President Obama’s political attack on Mitt Romney’s tenure at private equity firm Bain Capital got lots of criticism from Democratic politicians a couple of months ago—but it appears to be working.
The president has been making headway in polls in key swing states, and political ads attacking the former Massachusetts governor’s former firm may be a big reason for it.
Last week’s NBC News/Wall Street Journal poll found twice as many voters in swing states were negative as were positive on the Republican presidential candidate’s stewardship of Bain.
Bain has come into the spotlight again following two recent pieces in The New York Times and The Washington Post.

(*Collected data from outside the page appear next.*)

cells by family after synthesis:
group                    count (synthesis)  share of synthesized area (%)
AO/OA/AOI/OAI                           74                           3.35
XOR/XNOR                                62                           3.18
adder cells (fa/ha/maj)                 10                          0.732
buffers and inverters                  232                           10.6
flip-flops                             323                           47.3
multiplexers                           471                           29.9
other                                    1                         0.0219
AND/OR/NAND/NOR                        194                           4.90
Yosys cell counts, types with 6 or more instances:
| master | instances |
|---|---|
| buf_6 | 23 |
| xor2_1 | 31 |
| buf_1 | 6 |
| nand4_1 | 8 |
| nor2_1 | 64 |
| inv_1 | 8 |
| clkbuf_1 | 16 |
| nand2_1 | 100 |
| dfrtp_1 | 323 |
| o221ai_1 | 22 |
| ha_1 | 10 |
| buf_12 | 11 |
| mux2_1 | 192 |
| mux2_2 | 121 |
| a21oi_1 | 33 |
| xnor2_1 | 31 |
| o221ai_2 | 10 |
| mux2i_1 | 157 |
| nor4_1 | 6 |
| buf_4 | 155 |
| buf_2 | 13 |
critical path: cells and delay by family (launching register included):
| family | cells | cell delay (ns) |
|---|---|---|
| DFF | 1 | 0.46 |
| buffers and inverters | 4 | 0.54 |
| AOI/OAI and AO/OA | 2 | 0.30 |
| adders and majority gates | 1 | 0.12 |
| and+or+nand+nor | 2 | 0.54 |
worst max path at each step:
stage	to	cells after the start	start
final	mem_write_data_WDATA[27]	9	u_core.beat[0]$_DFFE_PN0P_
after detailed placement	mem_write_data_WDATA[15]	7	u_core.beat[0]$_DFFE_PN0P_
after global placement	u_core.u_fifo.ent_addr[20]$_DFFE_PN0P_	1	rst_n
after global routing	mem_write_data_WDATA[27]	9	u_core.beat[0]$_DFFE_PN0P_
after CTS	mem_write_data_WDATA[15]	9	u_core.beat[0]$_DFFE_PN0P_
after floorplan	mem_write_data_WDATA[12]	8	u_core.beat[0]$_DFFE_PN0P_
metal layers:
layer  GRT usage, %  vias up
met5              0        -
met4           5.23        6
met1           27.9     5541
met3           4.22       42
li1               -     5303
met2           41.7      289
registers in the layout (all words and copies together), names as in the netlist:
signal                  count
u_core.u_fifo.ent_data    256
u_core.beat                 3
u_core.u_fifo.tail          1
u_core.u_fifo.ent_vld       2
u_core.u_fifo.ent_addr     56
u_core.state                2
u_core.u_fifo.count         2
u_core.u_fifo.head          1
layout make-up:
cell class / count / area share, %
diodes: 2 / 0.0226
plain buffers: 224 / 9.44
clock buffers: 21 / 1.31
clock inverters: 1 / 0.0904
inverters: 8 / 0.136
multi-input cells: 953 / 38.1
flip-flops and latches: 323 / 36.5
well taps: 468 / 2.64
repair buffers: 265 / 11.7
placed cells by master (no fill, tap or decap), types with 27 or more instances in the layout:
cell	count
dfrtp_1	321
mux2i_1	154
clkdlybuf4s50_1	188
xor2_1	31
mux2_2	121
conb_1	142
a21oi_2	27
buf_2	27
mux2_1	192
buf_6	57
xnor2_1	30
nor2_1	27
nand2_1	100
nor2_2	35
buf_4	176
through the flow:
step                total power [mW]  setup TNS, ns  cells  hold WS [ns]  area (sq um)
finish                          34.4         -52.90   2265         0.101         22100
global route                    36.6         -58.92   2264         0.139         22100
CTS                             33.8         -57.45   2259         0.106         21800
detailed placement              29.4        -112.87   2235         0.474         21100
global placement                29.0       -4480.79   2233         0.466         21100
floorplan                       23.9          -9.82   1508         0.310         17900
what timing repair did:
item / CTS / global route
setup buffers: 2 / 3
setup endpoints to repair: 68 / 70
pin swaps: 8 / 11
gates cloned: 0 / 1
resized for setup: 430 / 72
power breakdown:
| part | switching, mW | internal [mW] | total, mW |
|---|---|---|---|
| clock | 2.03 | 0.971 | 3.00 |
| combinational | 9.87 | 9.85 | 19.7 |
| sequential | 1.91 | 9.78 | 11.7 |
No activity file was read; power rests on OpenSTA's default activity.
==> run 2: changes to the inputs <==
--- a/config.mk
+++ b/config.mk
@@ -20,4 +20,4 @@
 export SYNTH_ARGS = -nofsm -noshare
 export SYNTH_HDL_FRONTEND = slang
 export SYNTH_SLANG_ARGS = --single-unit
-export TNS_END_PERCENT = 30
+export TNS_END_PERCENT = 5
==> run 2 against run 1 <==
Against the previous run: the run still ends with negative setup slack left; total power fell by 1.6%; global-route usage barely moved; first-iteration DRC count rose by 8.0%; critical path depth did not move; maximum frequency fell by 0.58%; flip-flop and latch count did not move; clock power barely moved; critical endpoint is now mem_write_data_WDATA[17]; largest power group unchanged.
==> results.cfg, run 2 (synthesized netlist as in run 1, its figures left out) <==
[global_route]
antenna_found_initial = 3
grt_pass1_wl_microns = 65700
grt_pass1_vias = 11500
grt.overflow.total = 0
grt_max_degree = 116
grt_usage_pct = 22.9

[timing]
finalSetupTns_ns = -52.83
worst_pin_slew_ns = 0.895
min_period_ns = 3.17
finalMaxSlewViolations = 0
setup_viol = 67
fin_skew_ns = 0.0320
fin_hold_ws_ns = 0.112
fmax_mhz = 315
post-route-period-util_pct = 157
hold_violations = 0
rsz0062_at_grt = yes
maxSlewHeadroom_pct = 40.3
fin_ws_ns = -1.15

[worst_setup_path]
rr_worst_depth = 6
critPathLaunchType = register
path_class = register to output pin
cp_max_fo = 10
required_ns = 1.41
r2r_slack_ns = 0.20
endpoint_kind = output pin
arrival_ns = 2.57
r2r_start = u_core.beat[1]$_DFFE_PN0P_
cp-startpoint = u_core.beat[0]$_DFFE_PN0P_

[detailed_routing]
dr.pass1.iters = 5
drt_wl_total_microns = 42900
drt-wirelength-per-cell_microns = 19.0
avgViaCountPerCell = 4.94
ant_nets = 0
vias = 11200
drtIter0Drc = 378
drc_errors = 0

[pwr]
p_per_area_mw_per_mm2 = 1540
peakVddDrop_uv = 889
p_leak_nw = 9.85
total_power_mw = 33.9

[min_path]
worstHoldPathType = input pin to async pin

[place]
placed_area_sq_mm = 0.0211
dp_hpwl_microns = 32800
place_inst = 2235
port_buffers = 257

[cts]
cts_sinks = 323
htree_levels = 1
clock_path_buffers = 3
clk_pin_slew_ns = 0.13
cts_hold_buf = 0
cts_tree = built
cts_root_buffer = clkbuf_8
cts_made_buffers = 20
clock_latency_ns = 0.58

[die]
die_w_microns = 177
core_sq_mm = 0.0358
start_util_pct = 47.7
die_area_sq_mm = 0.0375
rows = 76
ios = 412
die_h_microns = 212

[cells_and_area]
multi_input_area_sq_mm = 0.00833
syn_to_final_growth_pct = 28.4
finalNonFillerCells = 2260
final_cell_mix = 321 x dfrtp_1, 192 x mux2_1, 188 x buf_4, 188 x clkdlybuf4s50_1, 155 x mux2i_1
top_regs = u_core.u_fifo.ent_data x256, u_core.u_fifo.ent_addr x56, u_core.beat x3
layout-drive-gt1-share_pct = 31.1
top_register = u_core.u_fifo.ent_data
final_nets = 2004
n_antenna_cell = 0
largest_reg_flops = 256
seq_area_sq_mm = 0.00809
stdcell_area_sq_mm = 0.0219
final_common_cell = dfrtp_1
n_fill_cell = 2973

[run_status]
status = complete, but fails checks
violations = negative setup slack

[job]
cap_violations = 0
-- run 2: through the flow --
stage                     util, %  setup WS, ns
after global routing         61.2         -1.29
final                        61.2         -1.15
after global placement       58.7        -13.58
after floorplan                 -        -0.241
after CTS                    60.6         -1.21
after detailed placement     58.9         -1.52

The Times found that of the more than 40 companies in which Bain held a majority stake during Romney’s time at the firm, at least seven filed for bankruptcy at some point, but while “hundreds of employees lost their jobs,… Bain and its executives still found a way to make money.” The Times wrote:
A big reason for that was that Bain-owned firms often took on big debt to pay fat dividends to its investors and Bain partners, a technique pioneered by Romney, as I wrote here recently.
Now The Washington Post reported Bain was a “pioneer” of another kind–investing in companies that helped outsource jobs beyond the US:
Mitt Romney’s financial company, Bain Capital, invested in a series of firms that specialized in relocating jobs done by American workers to new facilities in low-wage countries like China and India.
During the nearly 15 years that Romney was actively involved in running Bain…,it owned companies that were pioneers in the practice of shipping work from the United States to overseas call centers and factories making computer components…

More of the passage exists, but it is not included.